Available records:
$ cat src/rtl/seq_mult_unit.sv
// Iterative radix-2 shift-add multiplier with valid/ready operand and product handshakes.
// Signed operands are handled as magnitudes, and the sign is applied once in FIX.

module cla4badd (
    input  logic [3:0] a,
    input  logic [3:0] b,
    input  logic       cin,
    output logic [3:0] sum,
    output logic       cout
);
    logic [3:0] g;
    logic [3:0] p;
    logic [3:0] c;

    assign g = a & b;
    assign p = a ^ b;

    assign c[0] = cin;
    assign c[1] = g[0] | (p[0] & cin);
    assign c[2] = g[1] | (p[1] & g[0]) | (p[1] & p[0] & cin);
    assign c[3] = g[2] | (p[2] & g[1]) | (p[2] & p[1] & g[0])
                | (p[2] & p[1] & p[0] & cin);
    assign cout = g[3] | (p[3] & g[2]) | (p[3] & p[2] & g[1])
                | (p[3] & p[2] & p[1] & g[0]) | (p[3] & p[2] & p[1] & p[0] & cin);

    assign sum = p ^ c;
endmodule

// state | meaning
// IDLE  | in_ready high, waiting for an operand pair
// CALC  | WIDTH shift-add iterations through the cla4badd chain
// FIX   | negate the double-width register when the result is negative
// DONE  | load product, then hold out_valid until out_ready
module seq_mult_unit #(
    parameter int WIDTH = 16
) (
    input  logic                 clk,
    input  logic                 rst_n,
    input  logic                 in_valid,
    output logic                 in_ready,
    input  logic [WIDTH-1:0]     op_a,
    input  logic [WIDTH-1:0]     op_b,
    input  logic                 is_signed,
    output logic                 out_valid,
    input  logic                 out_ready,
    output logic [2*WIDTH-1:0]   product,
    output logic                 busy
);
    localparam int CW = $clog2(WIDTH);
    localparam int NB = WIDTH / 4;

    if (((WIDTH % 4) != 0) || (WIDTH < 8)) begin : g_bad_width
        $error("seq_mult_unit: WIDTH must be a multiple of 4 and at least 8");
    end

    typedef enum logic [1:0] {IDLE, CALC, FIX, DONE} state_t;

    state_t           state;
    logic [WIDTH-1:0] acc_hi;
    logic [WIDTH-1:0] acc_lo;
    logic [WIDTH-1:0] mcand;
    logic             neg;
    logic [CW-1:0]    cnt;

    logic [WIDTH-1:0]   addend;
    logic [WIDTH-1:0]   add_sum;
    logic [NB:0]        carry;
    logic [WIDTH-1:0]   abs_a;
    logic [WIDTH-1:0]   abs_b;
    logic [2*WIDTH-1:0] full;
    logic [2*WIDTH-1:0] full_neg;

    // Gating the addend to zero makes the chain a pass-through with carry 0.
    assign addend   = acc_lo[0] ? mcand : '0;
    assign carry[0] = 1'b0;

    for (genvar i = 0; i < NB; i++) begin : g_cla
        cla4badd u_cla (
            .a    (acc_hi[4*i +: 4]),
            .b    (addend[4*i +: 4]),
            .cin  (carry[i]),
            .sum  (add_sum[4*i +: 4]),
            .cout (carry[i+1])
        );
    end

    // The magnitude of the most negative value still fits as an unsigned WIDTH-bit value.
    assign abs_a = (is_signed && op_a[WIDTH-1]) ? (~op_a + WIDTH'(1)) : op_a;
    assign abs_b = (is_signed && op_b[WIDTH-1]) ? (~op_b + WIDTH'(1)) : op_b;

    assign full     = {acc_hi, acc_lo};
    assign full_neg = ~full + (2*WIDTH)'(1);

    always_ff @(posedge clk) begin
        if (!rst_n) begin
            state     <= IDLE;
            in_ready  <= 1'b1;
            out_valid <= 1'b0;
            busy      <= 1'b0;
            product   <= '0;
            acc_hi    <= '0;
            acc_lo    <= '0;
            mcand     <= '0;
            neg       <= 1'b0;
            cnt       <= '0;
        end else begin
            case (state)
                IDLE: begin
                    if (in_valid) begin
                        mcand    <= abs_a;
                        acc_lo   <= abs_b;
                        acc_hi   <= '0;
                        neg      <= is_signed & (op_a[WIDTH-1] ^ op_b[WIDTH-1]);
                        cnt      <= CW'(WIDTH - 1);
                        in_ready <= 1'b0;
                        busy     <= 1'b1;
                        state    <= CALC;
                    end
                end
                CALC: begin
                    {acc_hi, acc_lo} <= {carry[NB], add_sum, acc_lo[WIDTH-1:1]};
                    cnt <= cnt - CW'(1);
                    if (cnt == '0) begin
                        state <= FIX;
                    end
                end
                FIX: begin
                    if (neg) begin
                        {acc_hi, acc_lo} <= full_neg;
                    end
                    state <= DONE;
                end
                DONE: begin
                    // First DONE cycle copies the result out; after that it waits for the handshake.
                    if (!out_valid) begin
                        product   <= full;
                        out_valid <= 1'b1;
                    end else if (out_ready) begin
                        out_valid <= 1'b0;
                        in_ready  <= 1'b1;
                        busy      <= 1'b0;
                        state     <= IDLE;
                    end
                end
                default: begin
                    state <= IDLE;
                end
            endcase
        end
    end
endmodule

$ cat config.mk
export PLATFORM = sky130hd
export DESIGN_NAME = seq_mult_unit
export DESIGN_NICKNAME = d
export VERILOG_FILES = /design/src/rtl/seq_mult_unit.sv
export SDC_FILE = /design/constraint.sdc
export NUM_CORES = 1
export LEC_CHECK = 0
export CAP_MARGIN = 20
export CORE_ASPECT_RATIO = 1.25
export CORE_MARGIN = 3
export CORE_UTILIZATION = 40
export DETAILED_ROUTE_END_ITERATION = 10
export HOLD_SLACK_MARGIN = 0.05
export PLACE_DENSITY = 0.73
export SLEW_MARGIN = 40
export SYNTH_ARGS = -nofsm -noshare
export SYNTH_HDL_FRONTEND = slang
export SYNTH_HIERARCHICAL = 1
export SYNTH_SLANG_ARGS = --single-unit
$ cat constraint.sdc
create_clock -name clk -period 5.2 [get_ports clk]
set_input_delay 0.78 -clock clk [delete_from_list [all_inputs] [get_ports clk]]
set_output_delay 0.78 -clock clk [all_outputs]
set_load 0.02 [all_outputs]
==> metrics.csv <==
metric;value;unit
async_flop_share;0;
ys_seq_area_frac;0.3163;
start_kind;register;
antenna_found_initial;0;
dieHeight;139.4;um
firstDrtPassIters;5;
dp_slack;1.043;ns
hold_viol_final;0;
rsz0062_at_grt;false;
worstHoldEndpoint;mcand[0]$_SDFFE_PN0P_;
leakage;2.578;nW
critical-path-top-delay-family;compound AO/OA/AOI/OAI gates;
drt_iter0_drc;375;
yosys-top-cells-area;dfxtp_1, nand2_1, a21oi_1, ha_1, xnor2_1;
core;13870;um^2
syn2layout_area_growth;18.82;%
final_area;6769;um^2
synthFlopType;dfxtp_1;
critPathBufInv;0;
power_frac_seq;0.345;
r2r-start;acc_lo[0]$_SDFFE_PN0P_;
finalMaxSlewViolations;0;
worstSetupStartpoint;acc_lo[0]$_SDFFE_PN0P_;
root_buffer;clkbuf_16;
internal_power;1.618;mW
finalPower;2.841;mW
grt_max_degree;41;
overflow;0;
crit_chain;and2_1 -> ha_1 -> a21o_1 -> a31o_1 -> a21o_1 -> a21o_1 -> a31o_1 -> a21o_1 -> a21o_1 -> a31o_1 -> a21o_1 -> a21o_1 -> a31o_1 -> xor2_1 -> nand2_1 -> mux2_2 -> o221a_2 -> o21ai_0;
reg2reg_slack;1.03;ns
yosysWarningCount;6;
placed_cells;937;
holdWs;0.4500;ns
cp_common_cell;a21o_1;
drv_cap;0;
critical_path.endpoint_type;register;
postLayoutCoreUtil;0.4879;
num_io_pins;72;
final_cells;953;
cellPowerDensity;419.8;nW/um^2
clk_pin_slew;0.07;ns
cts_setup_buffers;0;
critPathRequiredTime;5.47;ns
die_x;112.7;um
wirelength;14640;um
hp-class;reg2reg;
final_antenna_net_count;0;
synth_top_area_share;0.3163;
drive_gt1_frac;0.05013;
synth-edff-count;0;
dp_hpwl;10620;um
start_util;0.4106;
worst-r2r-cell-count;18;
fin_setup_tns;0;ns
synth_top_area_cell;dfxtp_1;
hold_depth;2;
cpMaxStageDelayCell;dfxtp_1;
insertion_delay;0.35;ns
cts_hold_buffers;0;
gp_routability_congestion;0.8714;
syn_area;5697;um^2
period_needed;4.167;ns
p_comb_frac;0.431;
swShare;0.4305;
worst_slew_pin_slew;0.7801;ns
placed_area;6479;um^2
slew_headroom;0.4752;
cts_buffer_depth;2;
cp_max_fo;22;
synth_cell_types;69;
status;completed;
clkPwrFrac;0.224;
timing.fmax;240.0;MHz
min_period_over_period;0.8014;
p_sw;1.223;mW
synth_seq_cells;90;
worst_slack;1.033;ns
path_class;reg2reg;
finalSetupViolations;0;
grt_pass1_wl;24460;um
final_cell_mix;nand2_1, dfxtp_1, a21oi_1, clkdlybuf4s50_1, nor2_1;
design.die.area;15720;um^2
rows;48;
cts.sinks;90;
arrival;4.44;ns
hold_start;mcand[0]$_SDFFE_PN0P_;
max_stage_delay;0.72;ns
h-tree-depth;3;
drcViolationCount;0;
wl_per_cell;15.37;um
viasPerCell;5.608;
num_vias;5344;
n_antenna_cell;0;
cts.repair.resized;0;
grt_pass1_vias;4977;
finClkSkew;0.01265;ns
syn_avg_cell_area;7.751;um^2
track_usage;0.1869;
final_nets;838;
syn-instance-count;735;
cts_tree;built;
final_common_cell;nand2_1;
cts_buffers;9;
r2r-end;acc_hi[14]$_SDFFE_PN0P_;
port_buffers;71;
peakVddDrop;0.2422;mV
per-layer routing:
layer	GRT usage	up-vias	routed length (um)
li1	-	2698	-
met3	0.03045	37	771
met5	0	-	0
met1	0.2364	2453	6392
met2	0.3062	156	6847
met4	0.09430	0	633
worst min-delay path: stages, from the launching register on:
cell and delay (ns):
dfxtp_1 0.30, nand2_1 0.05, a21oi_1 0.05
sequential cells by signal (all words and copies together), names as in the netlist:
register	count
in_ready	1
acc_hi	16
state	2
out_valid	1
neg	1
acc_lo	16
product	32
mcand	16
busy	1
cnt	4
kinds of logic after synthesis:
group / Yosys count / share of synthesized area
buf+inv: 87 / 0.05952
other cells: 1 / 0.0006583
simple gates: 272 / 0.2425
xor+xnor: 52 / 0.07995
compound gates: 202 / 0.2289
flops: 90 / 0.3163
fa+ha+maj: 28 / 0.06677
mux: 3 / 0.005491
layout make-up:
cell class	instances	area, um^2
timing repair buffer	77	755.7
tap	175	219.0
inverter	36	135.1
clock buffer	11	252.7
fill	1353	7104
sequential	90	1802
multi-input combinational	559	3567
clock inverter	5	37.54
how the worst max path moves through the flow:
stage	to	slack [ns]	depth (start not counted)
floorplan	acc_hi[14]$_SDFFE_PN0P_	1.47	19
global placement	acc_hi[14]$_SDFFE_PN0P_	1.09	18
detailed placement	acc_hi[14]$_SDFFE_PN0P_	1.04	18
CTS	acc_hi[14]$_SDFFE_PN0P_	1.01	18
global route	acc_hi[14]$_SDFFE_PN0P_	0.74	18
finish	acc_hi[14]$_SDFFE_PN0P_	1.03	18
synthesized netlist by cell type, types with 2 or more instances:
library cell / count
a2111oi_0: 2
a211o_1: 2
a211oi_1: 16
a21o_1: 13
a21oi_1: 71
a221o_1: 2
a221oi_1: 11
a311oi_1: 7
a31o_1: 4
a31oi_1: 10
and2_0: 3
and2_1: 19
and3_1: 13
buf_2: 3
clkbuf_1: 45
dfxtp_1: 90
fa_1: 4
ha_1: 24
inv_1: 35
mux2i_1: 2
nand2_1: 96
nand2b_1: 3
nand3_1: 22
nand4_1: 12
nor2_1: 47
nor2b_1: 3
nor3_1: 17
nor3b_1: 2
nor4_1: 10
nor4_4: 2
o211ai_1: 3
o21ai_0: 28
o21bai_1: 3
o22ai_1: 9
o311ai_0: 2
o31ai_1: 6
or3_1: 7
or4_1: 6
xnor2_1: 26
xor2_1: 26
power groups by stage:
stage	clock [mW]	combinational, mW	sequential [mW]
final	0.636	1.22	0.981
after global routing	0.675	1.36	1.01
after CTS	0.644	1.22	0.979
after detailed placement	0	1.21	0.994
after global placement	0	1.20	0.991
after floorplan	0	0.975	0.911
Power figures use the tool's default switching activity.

--

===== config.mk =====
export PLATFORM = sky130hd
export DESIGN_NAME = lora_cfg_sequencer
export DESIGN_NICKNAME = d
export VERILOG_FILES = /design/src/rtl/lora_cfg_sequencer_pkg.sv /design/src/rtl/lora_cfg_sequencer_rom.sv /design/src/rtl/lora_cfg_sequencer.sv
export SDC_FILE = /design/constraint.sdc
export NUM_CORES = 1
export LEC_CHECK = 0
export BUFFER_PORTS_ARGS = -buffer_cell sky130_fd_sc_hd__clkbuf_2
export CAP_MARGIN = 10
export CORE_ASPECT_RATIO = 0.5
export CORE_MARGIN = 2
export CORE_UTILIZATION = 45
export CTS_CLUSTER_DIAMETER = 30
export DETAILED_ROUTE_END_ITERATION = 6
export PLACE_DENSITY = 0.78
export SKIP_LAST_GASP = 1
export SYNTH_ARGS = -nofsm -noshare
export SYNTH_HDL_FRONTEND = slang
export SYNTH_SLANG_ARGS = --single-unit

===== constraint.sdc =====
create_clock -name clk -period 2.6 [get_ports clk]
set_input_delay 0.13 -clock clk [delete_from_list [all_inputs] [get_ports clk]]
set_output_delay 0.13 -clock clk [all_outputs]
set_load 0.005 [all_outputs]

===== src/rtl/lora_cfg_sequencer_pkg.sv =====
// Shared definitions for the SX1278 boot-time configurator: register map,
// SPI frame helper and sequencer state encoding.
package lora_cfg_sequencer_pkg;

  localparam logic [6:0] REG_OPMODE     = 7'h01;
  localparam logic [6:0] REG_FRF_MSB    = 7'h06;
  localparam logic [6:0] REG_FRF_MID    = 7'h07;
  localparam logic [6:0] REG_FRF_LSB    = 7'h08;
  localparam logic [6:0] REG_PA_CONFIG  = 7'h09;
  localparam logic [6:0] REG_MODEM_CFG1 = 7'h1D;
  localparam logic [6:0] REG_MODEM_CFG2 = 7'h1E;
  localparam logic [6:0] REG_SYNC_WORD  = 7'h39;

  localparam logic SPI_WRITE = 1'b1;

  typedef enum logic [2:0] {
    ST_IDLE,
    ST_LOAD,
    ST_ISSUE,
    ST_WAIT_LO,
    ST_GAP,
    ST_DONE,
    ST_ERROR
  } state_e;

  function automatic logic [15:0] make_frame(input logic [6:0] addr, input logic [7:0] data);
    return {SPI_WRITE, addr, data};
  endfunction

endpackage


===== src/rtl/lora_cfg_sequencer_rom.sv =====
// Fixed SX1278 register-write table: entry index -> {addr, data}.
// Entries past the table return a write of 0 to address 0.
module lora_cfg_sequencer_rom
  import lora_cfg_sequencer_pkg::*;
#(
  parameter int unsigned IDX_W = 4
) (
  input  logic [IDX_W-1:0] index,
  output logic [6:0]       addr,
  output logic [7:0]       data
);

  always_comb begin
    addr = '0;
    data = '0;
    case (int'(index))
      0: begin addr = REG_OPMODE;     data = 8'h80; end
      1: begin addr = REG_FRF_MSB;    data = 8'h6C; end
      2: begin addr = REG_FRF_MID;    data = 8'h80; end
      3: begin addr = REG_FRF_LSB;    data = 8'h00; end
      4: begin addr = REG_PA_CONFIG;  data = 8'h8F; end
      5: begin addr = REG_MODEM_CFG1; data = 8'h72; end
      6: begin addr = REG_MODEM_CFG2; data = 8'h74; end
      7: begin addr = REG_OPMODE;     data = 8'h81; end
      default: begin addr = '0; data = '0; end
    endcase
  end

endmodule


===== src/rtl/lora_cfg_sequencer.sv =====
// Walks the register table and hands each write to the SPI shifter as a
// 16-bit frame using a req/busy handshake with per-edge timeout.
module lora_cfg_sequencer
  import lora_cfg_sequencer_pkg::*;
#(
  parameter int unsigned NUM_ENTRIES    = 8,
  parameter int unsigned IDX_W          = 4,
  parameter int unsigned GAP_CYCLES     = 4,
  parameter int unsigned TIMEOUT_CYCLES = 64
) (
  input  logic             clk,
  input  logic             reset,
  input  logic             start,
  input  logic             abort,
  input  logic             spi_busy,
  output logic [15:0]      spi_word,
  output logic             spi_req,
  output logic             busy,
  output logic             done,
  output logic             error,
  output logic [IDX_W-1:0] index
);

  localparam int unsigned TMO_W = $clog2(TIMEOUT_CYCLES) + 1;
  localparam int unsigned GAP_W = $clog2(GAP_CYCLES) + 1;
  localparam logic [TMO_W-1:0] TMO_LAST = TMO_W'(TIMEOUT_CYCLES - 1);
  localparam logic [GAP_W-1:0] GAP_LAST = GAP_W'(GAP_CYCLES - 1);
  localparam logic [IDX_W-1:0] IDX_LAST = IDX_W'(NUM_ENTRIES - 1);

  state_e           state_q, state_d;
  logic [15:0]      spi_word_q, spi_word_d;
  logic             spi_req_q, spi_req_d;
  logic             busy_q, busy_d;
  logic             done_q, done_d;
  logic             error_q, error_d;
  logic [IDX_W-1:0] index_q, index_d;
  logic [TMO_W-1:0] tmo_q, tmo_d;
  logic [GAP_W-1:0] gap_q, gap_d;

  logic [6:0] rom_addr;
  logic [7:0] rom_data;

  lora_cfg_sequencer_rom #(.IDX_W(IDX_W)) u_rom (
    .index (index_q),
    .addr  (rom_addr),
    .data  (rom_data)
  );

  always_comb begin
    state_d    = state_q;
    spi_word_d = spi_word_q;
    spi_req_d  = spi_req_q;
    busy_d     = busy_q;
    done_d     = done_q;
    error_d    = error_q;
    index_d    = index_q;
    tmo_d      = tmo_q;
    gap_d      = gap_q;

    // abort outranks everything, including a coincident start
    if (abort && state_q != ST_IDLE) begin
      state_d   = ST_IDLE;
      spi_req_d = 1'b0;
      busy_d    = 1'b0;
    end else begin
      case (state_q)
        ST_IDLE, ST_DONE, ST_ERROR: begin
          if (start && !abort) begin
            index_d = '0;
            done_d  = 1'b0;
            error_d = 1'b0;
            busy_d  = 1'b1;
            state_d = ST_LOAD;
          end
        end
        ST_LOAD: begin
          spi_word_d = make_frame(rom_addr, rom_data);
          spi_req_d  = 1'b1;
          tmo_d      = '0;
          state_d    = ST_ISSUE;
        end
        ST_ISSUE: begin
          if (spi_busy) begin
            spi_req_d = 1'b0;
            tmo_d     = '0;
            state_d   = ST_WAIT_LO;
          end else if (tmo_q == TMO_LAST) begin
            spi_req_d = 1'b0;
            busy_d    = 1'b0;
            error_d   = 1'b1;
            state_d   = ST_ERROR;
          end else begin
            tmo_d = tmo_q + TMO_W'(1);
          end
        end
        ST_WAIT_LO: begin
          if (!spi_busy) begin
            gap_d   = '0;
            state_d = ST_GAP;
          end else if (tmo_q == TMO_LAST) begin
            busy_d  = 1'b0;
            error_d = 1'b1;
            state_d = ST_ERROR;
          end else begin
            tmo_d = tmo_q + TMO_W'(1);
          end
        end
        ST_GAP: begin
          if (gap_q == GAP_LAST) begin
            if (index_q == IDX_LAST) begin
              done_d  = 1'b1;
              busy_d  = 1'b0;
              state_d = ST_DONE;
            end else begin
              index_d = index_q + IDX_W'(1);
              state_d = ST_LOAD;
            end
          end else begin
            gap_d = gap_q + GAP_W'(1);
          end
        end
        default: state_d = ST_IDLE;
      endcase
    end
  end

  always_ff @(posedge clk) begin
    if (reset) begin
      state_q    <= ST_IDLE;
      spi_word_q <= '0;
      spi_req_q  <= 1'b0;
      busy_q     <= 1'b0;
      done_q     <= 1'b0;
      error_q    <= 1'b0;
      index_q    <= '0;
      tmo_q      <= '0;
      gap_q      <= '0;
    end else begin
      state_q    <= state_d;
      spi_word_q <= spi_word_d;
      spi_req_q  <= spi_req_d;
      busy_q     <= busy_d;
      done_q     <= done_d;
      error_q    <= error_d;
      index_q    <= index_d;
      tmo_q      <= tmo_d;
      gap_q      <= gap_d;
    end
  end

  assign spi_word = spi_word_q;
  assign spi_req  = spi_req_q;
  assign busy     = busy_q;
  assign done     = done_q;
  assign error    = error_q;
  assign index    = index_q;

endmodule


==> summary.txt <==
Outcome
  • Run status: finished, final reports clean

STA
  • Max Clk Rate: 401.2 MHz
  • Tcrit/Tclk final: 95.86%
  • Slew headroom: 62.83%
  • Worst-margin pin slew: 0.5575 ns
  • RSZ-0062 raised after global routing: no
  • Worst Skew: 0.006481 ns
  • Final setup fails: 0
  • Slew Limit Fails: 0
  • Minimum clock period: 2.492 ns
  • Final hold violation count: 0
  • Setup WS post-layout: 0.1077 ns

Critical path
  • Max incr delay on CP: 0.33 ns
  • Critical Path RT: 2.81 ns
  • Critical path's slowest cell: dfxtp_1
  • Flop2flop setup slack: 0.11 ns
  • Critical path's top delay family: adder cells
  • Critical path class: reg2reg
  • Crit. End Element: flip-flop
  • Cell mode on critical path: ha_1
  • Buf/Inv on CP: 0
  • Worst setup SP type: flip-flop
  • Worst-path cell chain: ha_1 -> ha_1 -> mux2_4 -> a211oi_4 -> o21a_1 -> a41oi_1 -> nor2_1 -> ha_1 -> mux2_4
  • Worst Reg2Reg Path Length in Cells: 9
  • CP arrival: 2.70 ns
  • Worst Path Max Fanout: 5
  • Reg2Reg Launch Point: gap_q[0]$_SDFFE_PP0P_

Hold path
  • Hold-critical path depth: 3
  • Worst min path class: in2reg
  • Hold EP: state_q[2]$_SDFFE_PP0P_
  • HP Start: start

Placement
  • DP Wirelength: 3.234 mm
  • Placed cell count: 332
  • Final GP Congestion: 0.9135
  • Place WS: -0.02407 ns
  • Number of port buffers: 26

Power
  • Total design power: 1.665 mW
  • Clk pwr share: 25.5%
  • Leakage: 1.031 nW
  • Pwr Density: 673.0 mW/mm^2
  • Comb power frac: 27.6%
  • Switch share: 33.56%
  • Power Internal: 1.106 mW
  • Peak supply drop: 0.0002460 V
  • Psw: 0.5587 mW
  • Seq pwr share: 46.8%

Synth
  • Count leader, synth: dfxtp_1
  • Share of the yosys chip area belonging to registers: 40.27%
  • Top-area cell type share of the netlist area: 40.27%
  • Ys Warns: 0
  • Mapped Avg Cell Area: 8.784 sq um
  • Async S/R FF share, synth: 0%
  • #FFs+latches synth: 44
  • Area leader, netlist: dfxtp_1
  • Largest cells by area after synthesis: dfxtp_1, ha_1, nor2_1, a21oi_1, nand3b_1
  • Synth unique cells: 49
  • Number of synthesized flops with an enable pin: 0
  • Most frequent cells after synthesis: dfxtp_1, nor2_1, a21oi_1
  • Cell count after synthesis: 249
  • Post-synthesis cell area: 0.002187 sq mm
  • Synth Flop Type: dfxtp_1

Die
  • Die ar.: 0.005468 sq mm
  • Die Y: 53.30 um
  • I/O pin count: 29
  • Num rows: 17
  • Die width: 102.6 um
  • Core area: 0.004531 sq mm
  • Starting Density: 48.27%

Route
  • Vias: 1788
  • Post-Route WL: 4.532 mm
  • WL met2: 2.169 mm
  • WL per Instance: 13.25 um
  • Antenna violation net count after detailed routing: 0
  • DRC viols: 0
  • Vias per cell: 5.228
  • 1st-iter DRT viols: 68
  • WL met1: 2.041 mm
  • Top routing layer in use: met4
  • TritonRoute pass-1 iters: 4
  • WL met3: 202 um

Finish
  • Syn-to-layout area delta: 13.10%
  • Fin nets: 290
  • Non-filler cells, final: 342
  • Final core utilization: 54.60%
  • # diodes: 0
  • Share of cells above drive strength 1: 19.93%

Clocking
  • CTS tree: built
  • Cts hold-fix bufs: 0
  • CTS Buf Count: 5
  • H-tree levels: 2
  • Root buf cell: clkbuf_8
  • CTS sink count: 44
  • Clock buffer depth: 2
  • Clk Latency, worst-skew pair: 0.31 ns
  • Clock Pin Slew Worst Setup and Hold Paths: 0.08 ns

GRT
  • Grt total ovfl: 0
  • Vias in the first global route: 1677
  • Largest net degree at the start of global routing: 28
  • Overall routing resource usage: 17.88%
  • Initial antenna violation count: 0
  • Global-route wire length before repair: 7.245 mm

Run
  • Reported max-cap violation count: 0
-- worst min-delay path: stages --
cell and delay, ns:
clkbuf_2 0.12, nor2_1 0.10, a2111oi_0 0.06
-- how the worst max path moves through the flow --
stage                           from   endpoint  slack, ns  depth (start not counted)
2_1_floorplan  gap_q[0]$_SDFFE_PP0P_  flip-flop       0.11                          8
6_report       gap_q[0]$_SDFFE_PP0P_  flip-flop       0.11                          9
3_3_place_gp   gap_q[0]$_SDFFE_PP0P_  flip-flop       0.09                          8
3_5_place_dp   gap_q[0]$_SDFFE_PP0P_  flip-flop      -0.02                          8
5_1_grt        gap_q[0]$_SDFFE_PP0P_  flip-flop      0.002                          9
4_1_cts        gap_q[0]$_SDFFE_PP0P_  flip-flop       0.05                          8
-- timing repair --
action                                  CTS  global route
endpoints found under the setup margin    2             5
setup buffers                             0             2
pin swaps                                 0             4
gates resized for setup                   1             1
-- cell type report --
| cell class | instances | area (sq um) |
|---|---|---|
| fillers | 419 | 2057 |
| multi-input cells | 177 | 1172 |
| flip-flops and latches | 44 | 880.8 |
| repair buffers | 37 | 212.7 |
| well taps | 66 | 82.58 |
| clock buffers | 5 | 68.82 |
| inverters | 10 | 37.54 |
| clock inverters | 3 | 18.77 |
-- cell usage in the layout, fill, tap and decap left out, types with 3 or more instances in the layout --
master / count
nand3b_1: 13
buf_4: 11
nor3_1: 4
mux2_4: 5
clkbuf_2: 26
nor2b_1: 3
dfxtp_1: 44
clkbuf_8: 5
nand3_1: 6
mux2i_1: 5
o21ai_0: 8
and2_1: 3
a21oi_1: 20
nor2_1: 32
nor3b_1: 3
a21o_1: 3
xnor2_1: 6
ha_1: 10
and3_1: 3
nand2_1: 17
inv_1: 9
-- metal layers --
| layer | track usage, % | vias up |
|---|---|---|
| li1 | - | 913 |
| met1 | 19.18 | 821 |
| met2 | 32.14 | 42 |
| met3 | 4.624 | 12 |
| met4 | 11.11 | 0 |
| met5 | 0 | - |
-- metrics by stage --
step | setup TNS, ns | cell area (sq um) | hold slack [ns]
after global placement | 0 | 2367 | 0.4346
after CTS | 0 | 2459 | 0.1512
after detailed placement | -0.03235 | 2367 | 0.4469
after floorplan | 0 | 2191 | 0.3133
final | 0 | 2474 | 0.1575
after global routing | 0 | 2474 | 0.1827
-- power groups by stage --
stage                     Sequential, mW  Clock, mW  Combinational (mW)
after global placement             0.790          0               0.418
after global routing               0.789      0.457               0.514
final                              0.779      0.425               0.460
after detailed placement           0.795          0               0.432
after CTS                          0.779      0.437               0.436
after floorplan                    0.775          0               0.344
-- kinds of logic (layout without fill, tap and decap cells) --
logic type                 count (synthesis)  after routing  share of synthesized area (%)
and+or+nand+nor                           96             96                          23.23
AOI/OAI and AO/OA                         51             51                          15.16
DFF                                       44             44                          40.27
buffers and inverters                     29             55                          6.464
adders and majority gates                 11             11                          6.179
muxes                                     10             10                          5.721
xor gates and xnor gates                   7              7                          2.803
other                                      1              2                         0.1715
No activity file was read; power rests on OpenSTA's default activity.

Task instructions: Make a list of all lines in the data that contain "result".

Response to the task:
// FIX   | negate the double-width register when the result is negative
                    // First DONE cycle copies the result out; after that it waits for the handshake.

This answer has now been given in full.